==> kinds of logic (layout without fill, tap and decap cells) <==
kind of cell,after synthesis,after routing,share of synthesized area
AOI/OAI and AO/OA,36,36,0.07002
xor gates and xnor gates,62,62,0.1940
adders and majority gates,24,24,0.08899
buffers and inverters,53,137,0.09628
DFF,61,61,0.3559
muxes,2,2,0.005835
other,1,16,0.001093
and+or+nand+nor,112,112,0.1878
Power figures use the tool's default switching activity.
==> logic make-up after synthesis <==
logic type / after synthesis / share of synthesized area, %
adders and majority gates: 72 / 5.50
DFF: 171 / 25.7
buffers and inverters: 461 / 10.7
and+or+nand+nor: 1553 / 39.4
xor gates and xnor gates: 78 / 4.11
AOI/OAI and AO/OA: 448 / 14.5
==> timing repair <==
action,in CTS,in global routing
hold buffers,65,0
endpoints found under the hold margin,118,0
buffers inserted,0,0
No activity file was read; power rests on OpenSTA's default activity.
<file path="src/rtl/imm_encoder_if.sv">
// Request/result stream bundle for the immediate encoder.
// The master side issues templates and immediates and consumes encoded words.
// The slave side is the encoder itself.
interface imm_encoder_if;
    logic        in_valid;
    logic        in_ready;
    logic [31:0] in_tmpl;
    logic [63:0] in_imm;
    logic        out_valid;
    logic        out_ready;
    logic [31:0] out_inst;
    logic        out_err;

    modport master (
        output in_valid, in_tmpl, in_imm, out_ready,
        input  in_ready, out_valid, out_inst, out_err
    );

    modport slave (
        input  in_valid, in_tmpl, in_imm, out_ready,
        output in_ready, out_valid, out_inst, out_err
    );
endinterface

</file>
<file path="src/rtl/imm_encoder.sv">
// Streaming immediate encoder: inserts a signed immediate into the immediate
// fields of a 32-bit instruction template (format chosen by template [6:5]).
// Two registered stages with valid/ready stalling, a range/format error flag
// and saturating counters of delivered good and bad results.
module imm_encoder #(
    parameter int CNT_W    = 16,
    parameter bit ERR_ZERO = 1'b1
) (
    input  logic             clk,
    input  logic             rst_n,
    imm_encoder_if.slave     bus,
    output logic [CNT_W-1:0] cnt_ok,
    output logic [CNT_W-1:0] cnt_err
);

    // Stage 1: captured request
    logic        s1_valid_q;
    logic [31:0] s1_tmpl_q;
    logic [11:0] s1_imm_q;
    logic        s1_err_q;

    // Stage 2: encoded result
    logic        s2_valid_q;
    logic [31:0] out_inst_q;
    logic        out_err_q;

    logic [CNT_W-1:0] cnt_ok_q;
    logic [CNT_W-1:0] cnt_err_q;

    logic        adv1;
    logic        adv2;
    logic        range_ok;
    logic        s1_err_d;
    logic [11:0] v_ins;
    logic [31:0] inst_d;
    logic        out_hs;

    // A stage may load when it is empty or its content moves on this cycle.
    assign adv2   = !s2_valid_q || bus.out_ready;
    assign adv1   = !s1_valid_q || adv2;
    assign out_hs = s2_valid_q && bus.out_ready;

    // The 12-bit field holds the value only if bits 63..11 are a pure sign extension.
    assign range_ok = (&bus.in_imm[63:11]) || !(|bus.in_imm[63:11]);
    assign s1_err_d = !range_ok || (bus.in_tmpl[6:5] == 2'b11);

    // Scatter the 12-bit immediate into the fields of the selected format.
    always_comb begin
        v_ins  = (s1_err_q && (ERR_ZERO == 1'b1)) ? 12'd0 : s1_imm_q;
        inst_d = s1_tmpl_q;
        case (s1_tmpl_q[6:5])
            2'b00: begin
                inst_d[31:20] = v_ins;
            end
            2'b01: begin
                inst_d[31:25] = v_ins[11:5];
                inst_d[11:7]  = v_ins[4:0];
            end
            2'b10: begin
                inst_d[31]    = v_ins[11];
                inst_d[7]     = v_ins[10];
                inst_d[30:25] = v_ins[9:4];
                inst_d[11:8]  = v_ins[3:0];
            end
            default: begin
                inst_d = s1_tmpl_q;
            end
        endcase
    end

    // Stage 1 register: accept a new request whenever the pipe can advance.
    always_ff @(posedge clk or negedge rst_n) begin
        if (!rst_n) begin
            s1_valid_q <= 1'b0;
            s1_tmpl_q  <= 32'd0;
            s1_imm_q   <= 12'd0;
            s1_err_q   <= 1'b0;
        end else if (adv1) begin
            s1_valid_q <= bus.in_valid;
            if (bus.in_valid) begin
                s1_tmpl_q <= bus.in_tmpl;
                s1_imm_q  <= bus.in_imm[11:0];
                s1_err_q  <= s1_err_d;
            end
        end
    end

    // Stage 2 register: result is frozen while the consumer stalls.
    always_ff @(posedge clk or negedge rst_n) begin
        if (!rst_n) begin
            s2_valid_q <= 1'b0;
            out_inst_q <= 32'd0;
            out_err_q  <= 1'b0;
        end else if (adv2) begin
            s2_valid_q <= s1_valid_q;
            if (s1_valid_q) begin
                out_inst_q <= inst_d;
                out_err_q  <= s1_err_q;
            end
        end
    end

    // Saturating tallies of delivered results, split by error flag.
    always_ff @(posedge clk or negedge rst_n) begin
        if (!rst_n) begin
            cnt_ok_q  <= '0;
            cnt_err_q <= '0;
        end else if (out_hs) begin
            if (!out_err_q) begin
                if (!(&cnt_ok_q)) cnt_ok_q <= cnt_ok_q + CNT_W'(1);
            end else begin
                if (!(&cnt_err_q)) cnt_err_q <= cnt_err_q + CNT_W'(1);
            end
        end
    end

    assign bus.in_ready  = adv1;
    assign bus.out_valid = s2_valid_q;
    assign bus.out_inst  = out_inst_q;
    assign bus.out_err   = out_err_q;
    assign cnt_ok        = cnt_ok_q;
    assign cnt_err       = cnt_err_q;

endmodule

</file>
<file path="src/flat_wrapper.sv">
// flat-port wrapper written by rule: the top's interface ports become plain ports
module imm_encoder_flat 
#(
    parameter int CNT_W    = 16,
    parameter bit ERR_ZERO = 1'b1
)
  (clk, rst_n, cnt_ok, cnt_err, bus_in_valid, bus_in_tmpl, bus_in_imm, bus_out_ready, bus_in_ready, bus_out_valid, bus_out_inst, bus_out_err);
  imm_encoder_if bus_i ();
  input  logic clk;
  input  logic rst_n;
  output logic [CNT_W-1:0] cnt_ok;
  output logic [CNT_W-1:0] cnt_err;
  input wire logic [$bits(bus_i.in_valid)-1:0] bus_in_valid;
  input wire logic [$bits(bus_i.in_tmpl)-1:0] bus_in_tmpl;
  input wire logic [$bits(bus_i.in_imm)-1:0] bus_in_imm;
  input wire logic [$bits(bus_i.out_ready)-1:0] bus_out_ready;
  output wire logic [$bits(bus_i.in_ready)-1:0] bus_in_ready;
  output wire logic [$bits(bus_i.out_valid)-1:0] bus_out_valid;
  output wire logic [$bits(bus_i.out_inst)-1:0] bus_out_inst;
  output wire logic [$bits(bus_i.out_err)-1:0] bus_out_err;
  assign bus_i.in_valid = bus_in_valid;
  assign bus_i.in_tmpl = bus_in_tmpl;
  assign bus_i.in_imm = bus_in_imm;
  assign bus_i.out_ready = bus_out_ready;
  assign bus_in_ready = bus_i.in_ready;
  assign bus_out_valid = bus_i.out_valid;
  assign bus_out_inst = bus_i.out_inst;
  assign bus_out_err = bus_i.out_err;
  imm_encoder #(.CNT_W(CNT_W), .ERR_ZERO(ERR_ZERO)) u_core (.clk(clk), .rst_n(rst_n), .bus(bus_i), .cnt_ok(cnt_ok), .cnt_err(cnt_err));
endmodule
</file>
<file path="config.mk">
export PLATFORM = sky130hd
export DESIGN_NAME = imm_encoder_flat
export DESIGN_NICKNAME = d
export VERILOG_FILES = /design/src/rtl/imm_encoder_if.sv /design/src/rtl/imm_encoder.sv /design/src/flat_wrapper.sv
export SDC_FILE = /design/constraint.sdc
export NUM_CORES = 1
export LEC_CHECK = 0
export ABC_CLOCK_PERIOD_IN_PS = 1800
export BUFFER_PORTS_ARGS = -buffer_cell sky130_fd_sc_hd__buf_2
export CORE_AREA = 2 2 132 95
export DETAILED_ROUTE_END_ITERATION = 8
export DIE_AREA = 0 0 134 97
export PLACE_DENSITY_LB_ADDON = 0.12
export SYNTH_ARGS = -nofsm -noshare
export SYNTH_HDL_FRONTEND = slang
export SYNTH_SLANG_ARGS = --single-unit
</file>
<file path="constraint.sdc">
create_clock -name clk -period 1.8 [get_ports clk]
set_input_delay 0.18 -clock clk [delete_from_list [all_inputs] [get_ports clk]]
set_output_delay 0.18 -clock clk [all_outputs]
set_load 0.05 [all_outputs]
</file>
==> qor.yml, run 1 <==
num_vias: 3853
wl_met2_um: 5735
path_class: "register to register"
holdWs_ps: 64.81
hold_class: "primary input to register"
fmaxAchievable_mhz: 580.1
setup.worst_path.end_class: "register"
synth_top_area_share_pct: 56.34
die_w_um: 134
antennaDiodeCount: 0
syn_area_per_cell_um2: 12.05
cts_sinks: 112
grt_antenna_before_repair: 1
cts.htree.levels: 3
cts_tree: "yes"
relSlewSlack_pct: 70.42
outcome: "finished, final reports clean"
grt-ovfl-total: 0
cts_buffer_depth: 2
power_density_nw_per_um2: 1138
netlist_top_cells_area: "dfrtp_1 (56%), mux2_2 (13%), xnor2_1 (3.5%)"
ios: 167
worst_pin_slew_ps: 443.7
antenna_left: 0
firstDrtPassIters: 4
start_util_pct: 42.88
rows: 33
place.port_buffers: 166
skew_ps: 9.275
grt_pass1_wl_um: 19420
rsz0062_at_grt: "true"
final.min_clock_period_ps: 1724
cp.required_ps: 2030
cp.arrival_ps: 1950
grt_pass1_vias: 3900
critPathLaunchType: "register"
timing.max_cap.violations: 0
hpwl_um: 9289
clkSlewWorstSetupHoldPaths_ps: 70
fin_ws_ps: 76.07
yosysWarnings: 0
min_period_over_period_pct: 95.77
cts.repair.resized: 0
setup_viol: 0
wl_met1_um: 5397
seq_area_frac_synth_pct: 56.34
place_area_um2: 6116
grt_usage_pct: 18.98
cts_root_buffer: "clkbuf_16"
die_h_um: 97
place.gp.congestion: 0.9174
grt_max_degree: 57
vias_per_cell: 5.110
fin_nets: 698
drtIter0Drc: 195
die_area_um2: 13000
fin_area_um2: 6430
yosysTopAreaCell: "dfrtp_1"
p_leak_nw: 3.027
irDropWorstVdd_v: 0.0005098
ys_types: 35
dp_slack_ps: 42.77
crit_fanout: 7
drive_gt1_share_pct: 46.57
synth_cells: 413
synth_nets: 519
clkLatencyLatePin_ps: 340
syn-cell-area_um2: 4975
synthToLayoutAreaGrowth_pct: 29.25
cts_inserted_buffers: 9
wl_met3_um: 799
drc: 0
drv_slew: 0
wl_per_cell_um: 15.96
wl_um: 12030
top_layer_used: "met5"
coreArea_um2: 11600
hold_violations: 0
synth_seq_cells: 112
[path summary, 6_finish.rpt]
check                                                   startpoint                                 end  slack [ps]  depth (start not counted)
worst max register to register        u_core.cnt_ok[0]$_DFFE_PN0P_       u_core.cnt_ok[15]$_DFFE_PN0P_          80                          7
worst min-delay path                               bus_in_tmpl[26]    u_core.s1_tmpl_q[26]$_DFFE_PN0P_          60                          2
worst min register to register  u_core.bus.out_inst[9]$_DFFE_PN0P_  u_core.bus.out_inst[9]$_DFFE_PN0P_         480                          2
worst max-delay path                  u_core.cnt_ok[0]$_DFFE_PN0P_       u_core.cnt_ok[15]$_DFFE_PN0P_          80                          7
max in group asynchronous                                    rst_n       u_core.cnt_err[8]$_DFFE_PN0P_         890                          3
min in group asynchronous                                    rst_n        u_core.cnt_ok[4]$_DFFE_PN0P_         300                          2
[stage by stage]
stage	total power [mW]	setup TNS [ps]	util (%)	instances
3_5_place_dp	5.417	0	52.71	735
6_report	7.316	0	55.42	754
5_1_grt	7.680	-29.08	55.42	754
2_1_floorplan	4.733	-8180	-	413
4_1_cts	7.400	0	55.29	752
3_3_place_gp	5.370	0	52.71	735
[per-layer routing]
metal,vias to the layer above,global-route usage [%]
met3,12,5.608
li1,1856,-
met2,145,31.28
met5,-,0
met1,1838,24.96
met4,2,3.928
[area by class of cell]
cell class	count	area, µm²
Clock buffer	12	236.5
Clock inverter	4	52.55
Fill cell	1028	5172
Inverter	3	11.26
Multi-Input combinational cell	286	2120
Sequential cell	112	2823
Tap cell	157	196.4
Timing Repair Buffer	180	991.0
[synth_stat cells]
| master | count |
|---|---|
| a21o_1 | 1 |
| a21oi_1 | 14 |
| a22o_1 | 6 |
| a22oi_1 | 11 |
| a41oi_2 | 1 |
| and3_1 | 5 |
| and4_1 | 3 |
| and4_2 | 1 |
| buf_2 | 5 |
| clkbuf_1 | 7 |
| dfrtp_1 | 112 |
| ha_1 | 6 |
| inv_1 | 3 |
| mux2_1 | 1 |
| mux2_2 | 59 |
| nand2_1 | 40 |
| nand2b_1 | 5 |
| nand3_1 | 12 |
| nand3b_1 | 1 |
| nand4_1 | 23 |
| nand4_2 | 1 |
| nor2_1 | 14 |
| nor2b_1 | 6 |
| nor3_1 | 3 |
| nor3_2 | 1 |
| nor4_1 | 15 |
| nor4_2 | 1 |
| nor4_4 | 2 |
| o211ai_1 | 2 |
| o21ai_0 | 18 |
| o21ai_1 | 1 |
| or2_2 | 2 |
| or4_1 | 1 |
| xnor2_1 | 20 |
| xor2_1 | 10 |
[cell usage in the layout, fill, tap and decap left out, types with 4 or more instances in the layout]
cell type and n:
buf_4 10, dfrtp_1 96, xor2_1 10, nand2_1 38, ha_1 6, buf_12 4, clkbuf_16 9, a22o_1 6
dfrtp_2 16, nor2b_1 6, buf_2 165, nand4_1 23, mux2_2 59, nor4_1 15, o21ai_0 18, nor2_1 14
a22oi_1 11, xnor2_1 20, a21oi_1 14, nand3_1 12, nand2b_1 5, and3_1 5
[where the power goes]
part	internal [mW]	leakage [nW]	switching (mW)
logic	0.683	1.52	1.44
registers	2.92	1.36	0.306
clock network	1.09	0.142	0.873
total	4.70	3.03	2.62
[registers in the layout, indices dropped and copies added, names as in the netlist]
signal                count
u_core.s1_tmpl_q         32
u_core.s1_imm_q          12
u_core.cnt_err           16
u_core.bus.out_inst      32
u_core.bus.out_err        1
u_core.cnt_ok            16
u_core.s1_valid_q         1
u_core.s1_err_q           1
u_core.bus.out_valid      1
[cell families after synthesis]
logic type / count (synthesis) / synth area share [%]
fa+ha+maj: 6 / 1.509
flops: 112 / 56.34
buf+inv: 15 / 1.258
mux: 60 / 13.58
compound gates: 54 / 6.816
simple gates: 136 / 15.22
xor+xnor: 30 / 5.282
[critical path: stages (launching register included)]
cell	delay, ps
dfrtp_2	430
ha_1	240
nand4_1	150
nor4_4	70
nor4_4	260
buf_4	190
nand4_1	120
xnor2_1	150
[what timing repair did]
action                                  4_1_cts  5_1_grt
endpoints found under the setup margin        0        6
setup buffers                                 0        2
endpoints found under the hold margin        18        0
hold buffers                                  1        0
Note: power is estimated with default switching activity, not from simulation.
==> run 2, diff against run 1 <==
Settings changed: CORE_AREA 2 2 132 95 to 2 2 157 113, DIE_AREA 0 0 134 97 to 0 0 159 115.
==> run 2 against run 1 <==
  * Critical path depth shrank 3
  * Clock-buffer cell count fell by 3
  * Worst hold slack worse by 19 ps
  * Sequential power barely moved
  * Die area increased by 41%
  * First-iteration DRC count shrank 35%
  * Clock power up 14%
  * Register-to-register slack barely moved
  * Non-clock buffer count fell by 1
  * Clock skew fell by 0.64 ps
  * Flip-flop and latch count unchanged
  * Largest cell class unchanged
  * Largest power group unchanged
  * Highest routed layer is now met4
==> qor.yml, run 2 (synthesized netlist as in run 1, its figures left out) <==
outcome: "finished, final reports clean"
power_switching_mw: 2.740
pwr-share-comb_pct: 28.3
place.gp.congestion: 0.7626
cts_root_buffer: "clkbuf_16"
drtIter0Drc: 126
hold_class: "primary input to register"
wl_per_cell_um: 15.31
drv_slew: 0
fmaxAchievable_mhz: 581.9
cts_sinks: 112
multi_input_area_um2: 2131
fin_setup_tns_ps: 0
drive_gt1_share_pct: 46.98
p_int_mw: 4.847
cp.arrival_ps: 1960
die_w_um: 159
grt_antenna_before_repair: 1
final_cell_count_no_fill: 828
reg2reg_slack_ps: 80
grt-ovfl-total: 0
critPathLaunchType: "register"
seq_power_share_pct: 42.3
skew_ps: 8.635
timing.max_cap.violations: 0
final.min_clock_period_ps: 1718
grt_max_degree: 50
cts_inserted_buffers: 9
seq_area_um2: 2823
grt_pass1_wl_um: 20920
ios: 167
firstDrtPassIters: 7
rr_worst_depth: 4
min_period_over_period_pct: 95.47
grt_pass1_vias: 3936
clkLatencyLatePin_ps: 360
antenna_left: 0
hpwl_um: 9527
relSlewSlack_pct: 69.86
worst_pin_slew_ps: 452.1
p_clk_share_pct: 29.4
path_class: "register to register"
hold_path_depth: 2
setup_viol: 0
place.port_buffers: 166
start_util_pct: 29.58
p_leak_nw: 3.045
die_area_um2: 18290
wl_um: 12680
hold_violations: 0
cts_buffer_depth: 2
rsz0062_at_grt: "false"
fillCellCount: 1695
vias_per_cell: 4.656
irDropWorstVdd_v: 0.0004517
crit_fanout: 6
swShare_pct: 36.11
fin_nets: 697
rows: 40
setup.worst_path.end_class: "register"
drc: 0
cts_tree: "yes"
clkSlewWorstSetupHoldPaths_ps: 80
num_vias: 3855
cp.required_ps: 2040
die_h_um: 115
layout_commonest_cell: "buf_2"
coreArea_um2: 16820
placed_cells: 810
power_density_nw_per_um2: 1153
cts.htree.levels: 3
synthToLayoutAreaGrowth_pct: 32.24
final_cell_mix: "buf_2 (165), dfrtp_1 (96), mux2_2 (59)"
grt_usage_pct: 14.51
-- run 2: cell count changes in the layout (fill, tap and decap cells not counted), sizes merged --
cell      delta
bufinv       +1
clkinvlp     +1
diode        +1
clkbuf       -3
buf          -1
inv          +1
-- run 2: path summary, 6_finish.rpt --
path | start | end
setup / recovery | u_core.cnt_err[0]$_DFFE_PN0P_ | u_core.cnt_err[1]$_DFFE_PN0P_
hold / removal | bus_in_imm[5] | u_core.s1_imm_q[5]$_DFFE_PN0P_
setup reg to reg | u_core.cnt_err[0]$_DFFE_PN0P_ | u_core.cnt_err[1]$_DFFE_PN0P_
hold reg to reg | u_core.bus.out_inst[29]$_DFFE_PN0P_ | u_core.bus.out_inst[29]$_DFFE_PN0P_
max in group asynchronous | rst_n | u_core.cnt_err[5]$_DFFE_PN0P_
min in group asynchronous | rst_n | u_core.cnt_ok[8]$_DFFE_PN0P_
-- run 2: area by class of cell --
cell class | count | area share [%]
timing repair buffer | 179 | 15.14
tap | 231 | 4.393
inverter | 3 | 0.1712
multi-input combinational | 286 | 32.39
clock buffer | 9 | 3.423
antenna | 1 | 0.03804
clock inverter | 7 | 1.541
sequential | 112 | 42.91
-- run 2: per-layer routing --
layer / up-vias / GRT usage [%] / wire, µm
met5: - / 0 / 0
met3: 12 / 5.087 / 885
met2: 112 / 22.29 / 5550
met1: 1866 / 19.47 / 6079
li1: 1865 / - / -
met4: 0 / 4.364 / 164
-- run 2: worst max-delay path: stages (launching register included) --
cell and delay, ps:
dfrtp_2 430, ha_1 240, and4_1 260, a41oi_4 310
mux2_2 370
-- run 2: through the flow --
step,total power [mW],hold slack (ps),cell area [µm²],utilization [%],setup slack (ps)
finish,7.587,46.28,6579,39.12,81.61
global route,8.002,39.43,6576,39.11,4.306
CTS,7.700,33.28,6565,39.04,51.91
detailed placement,5.424,138.5,6228,37.04,61.91
global placement,5.384,132.3,6228,37.04,104.2
floorplan,4.733,-115.6,5027,-,-202.3
-- run 2: power by group through the flow --
| stage | Clock (mW) | Combinational, mW | Sequential (mW) |
|---|---|---|---|
| floorplan | 0 | 0.649 | 4.08 |
| global placement | 0 | 2.14 | 3.25 |
| detailed placement | 0 | 2.16 | 3.26 |
| CTS | 2.32 | 2.17 | 3.22 |
| global route | 2.42 | 2.30 | 3.28 |
| finish | 2.23 | 2.15 | 3.21 |
-- run 2: timing repair --
item / CTS / global route
hold endpoints to repair: 27 / 0
setup buffers: 0 / 0
resized for setup: 0 / 1
setup endpoints to repair: 0 / 2
hold buffers: 1 / 0
==> run 3, diff against run 2 <==
Settings changed: CELL_PAD_IN_SITES_DETAIL_PLACEMENT set to 1, CELL_PAD_IN_SITES_GLOBAL_PLACEMENT set to 1, GPL_ROUTABILITY_DRIVEN set to 0.
==> run 3 against run 2 <==
  * Clock skew rose by 2.3 ps
  * Highest routed layer unchanged
  * Critical path type unchanged
  * First-iteration DRC count decreased by 23%
  * Final cell count is 0.48% higher
  * Flip-flop and latch count stayed put
  * Clock power fell by 9.0%
==> qor.yml, run 3 (synthesized netlist as in run 1, its figures left out) <==
rr_worst_depth: 7
rsz0062_at_grt: "false"
rows: 40
drtIter0Drc: 97
p_int_mw: 4.742
fin_ws_ps: 110.2
seq_area_um2: 2823
critical-path-slowest-cell: "dfrtp_2"
clkLatencyLatePin_ps: 350
irDropWorstVdd_v: 0.0006510
worstReg2RegEnd: "u_core.cnt_ok[15]$_DFFE_PN0P_"
cts_root_buffer: "clkbuf_16"
min_delay_worst_endpoint: "u_core.s1_tmpl_q[9]$_DFFE_PN0P_"
drc: 0
layout_commonest_cell: "buf_2"
drive_gt1_share_pct: 47.33
final.min_clock_period_ps: 1690
cts_inserted_buffers: 9
firstDrtPassIters: 4
placed_cells: 811
grt_antenna_before_repair: 0
die_w_um: 159
setup.worst_path.end_class: "register"
relSlewSlack_pct: 65.88
cts.htree.levels: 3
die_h_um: 115
path_class: "register to register"
wl_per_cell_um: 16.16
synthToLayoutAreaGrowth_pct: 32.12
grt_max_degree: 42
seq_power_share_pct: 43.5
power_density_nw_per_um2: 1129
place.port_buffers: 166
start_util_pct: 29.58
grt_pass1_wl_um: 21760
swShare_pct: 36.07
cp.arrival_ps: 1920
final_cell_count_no_fill: 832
p_leak_nw: 3.041
hold_path_depth: 2
critPathLaunchType: "register"
p_clk_share_pct: 27.3
hold_violations: 0
cts_buffer_depth: 2
min_period_over_period_pct: 93.88
grt-ovfl-total: 0
fin_setup_tns_ps: 0
drv_slew: 0
reg2reg_slack_ps: 110
fmaxAchievable_mhz: 591.8
fin_nets: 701
hpwl_um: 10400
grt_usage_pct: 15.12
num_vias: 3925
die_area_um2: 18290
pwr-share-comb_pct: 29.1
fillCellCount: 1942
setup_viol: 0
multi_input_area_um2: 2136
dp_slack_ps: -117.2
crit_chain: "ha_2, nand4_1, nor4_4, nor4_4, buf_4, nand4_1, xnor2_1"
final_cell_mix: "buf_2 (165), dfrtp_1 (96), mux2_2 (59)"
critPathMaxStageDelay_ps: 440
hold_start: "bus_in_tmpl[9]"
cp.required_ps: 2030
grt_pass1_vias: 4139
r2r_start: "u_core.cnt_ok[0]$_DFFE_PN0P_"
outcome: "finished, final reports clean"
fin_util_pct: 39.08
worst_pin_slew_ps: 511.7
power_switching_mw: 2.676
coreArea_um2: 16820
hold_class: "primary input to register"
vias_per_cell: 4.718
timing.max_cap.violations: 0
cts_tree: "yes"
wl_um: 13450
crit_path_start: "u_core.cnt_ok[0]$_DFFE_PN0P_"
cts_sinks: 112
clkSlewWorstSetupHoldPaths_ps: 70
crit_fanout: 5
antenna_left: 0
skew_ps: 10.92
ios: 167
-- run 3: how the worst max path moves through the flow --
stage / slack [ps] / cells past startpoint / to
after CTS: 30 / 7 / u_core.cnt_ok[15]$_DFFE_PN0P_
final: 110 / 7 / u_core.cnt_ok[15]$_DFFE_PN0P_
after detailed placement: -120 / 6 / u_core.cnt_ok[12]$_DFFE_PN0P_
after global routing: 9 / 6 / u_core.bus.out_inst[11]$_DFFE_PN0P_
after global placement: 40 / 6 / u_core.cnt_ok[6]$_DFFE_PN0P_
after floorplan: -200 / 4 / u_core.s1_imm_q[0]$_DFFE_PN0P_
-- run 3: stage by stage --
| step | cell area, µm² | power, mW | hold slack [ps] |
|---|---|---|---|
| 4_1_cts | 6555 | 7.555 | 39.83 |
| 6_report | 6573 | 7.417 | 61.08 |
| 3_5_place_dp | 6223 | 5.466 | 176.0 |
| 2_1_floorplan | 5027 | 4.733 | -115.6 |
| 3_3_place_gp | 6223 | 5.402 | 174.7 |
| 5_1_grt | 6570 | 7.849 | 38.13 |
-- run 3: power groups by stage --
| stage | logic (mW) | registers (mW) | clock network [mW] |
|---|---|---|---|
| 2_1_floorplan | 0.649 | 4.08 | 0 |
| 3_3_place_gp | 2.15 | 3.25 | 0 |
| 3_5_place_dp | 2.18 | 3.28 | 0 |
| 4_1_cts | 2.19 | 3.24 | 2.13 |
| 5_1_grt | 2.33 | 3.29 | 2.23 |
| 6_report | 2.16 | 3.23 | 2.03 |
-- run 3: layer usage --
layer,GRT usage (%),share of wire [%]
met4,4.242,1.2
met3,4.798,6.5
met5,0,0
met1,19.52,47
met2,24.72,45
-- run 3: final cells by class --
cell class / instances / area share, %
diodes: 1 / 0.03807
flip-flops and latches: 112 / 42.95
well taps: 231 / 4.397
repair buffers: 183 / 15.42
clock inverters: 4 / 0.7805
inverters: 3 / 0.1713
multi-input cells: 286 / 32.50
clock buffers: 12 / 3.750
-- run 3: timing repair --
action / CTS / global route
setup buffers: 2 / 1
hold buffers: 1 / 0
endpoints found under the setup margin: 7 / 12
pin swaps: 1 / 2
hold endpoints to repair: 32 / 0
resized for setup: 1 / 3
-- run 3: critical path, delay by kind of cell (launching register included) --
kind / cells / cell delay [ps]
and+or+nand+nor: 4 / 580
DFF: 1 / 440
adders and majority gates: 1 / 210
buffers and inverters: 1 / 190
xor gates and xnor gates: 1 / 160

----------

Give the exact lines, and only those, from the line containing "multi-input combinational | 286 | 32.39" through the line containing "CTS,7.700,33.28,6565,39.04,51.91" in the entries above.

■ **OUTPUT FOR THIS TASK**:
multi-input combinational | 286 | 32.39
clock buffer | 9 | 3.423
antenna | 1 | 0.03804
clock inverter | 7 | 1.541
sequential | 112 | 42.91
-- run 2: per-layer routing --
layer / up-vias / GRT usage [%] / wire, µm
met5: - / 0 / 0
met3: 12 / 5.087 / 885
met2: 112 / 22.29 / 5550
met1: 1866 / 19.47 / 6079
li1: 1865 / - / -
met4: 0 / 4.364 / 164
-- run 2: worst max-delay path: stages (launching register included) --
cell and delay, ps:
dfrtp_2 430, ha_1 240, and4_1 260, a41oi_4 310
mux2_2 370
-- run 2: through the flow --
step,total power [mW],hold slack (ps),cell area [µm²],utilization [%],setup slack (ps)
finish,7.587,46.28,6579,39.12,81.61
global route,8.002,39.43,6576,39.11,4.306
CTS,7.700,33.28,6565,39.04,51.91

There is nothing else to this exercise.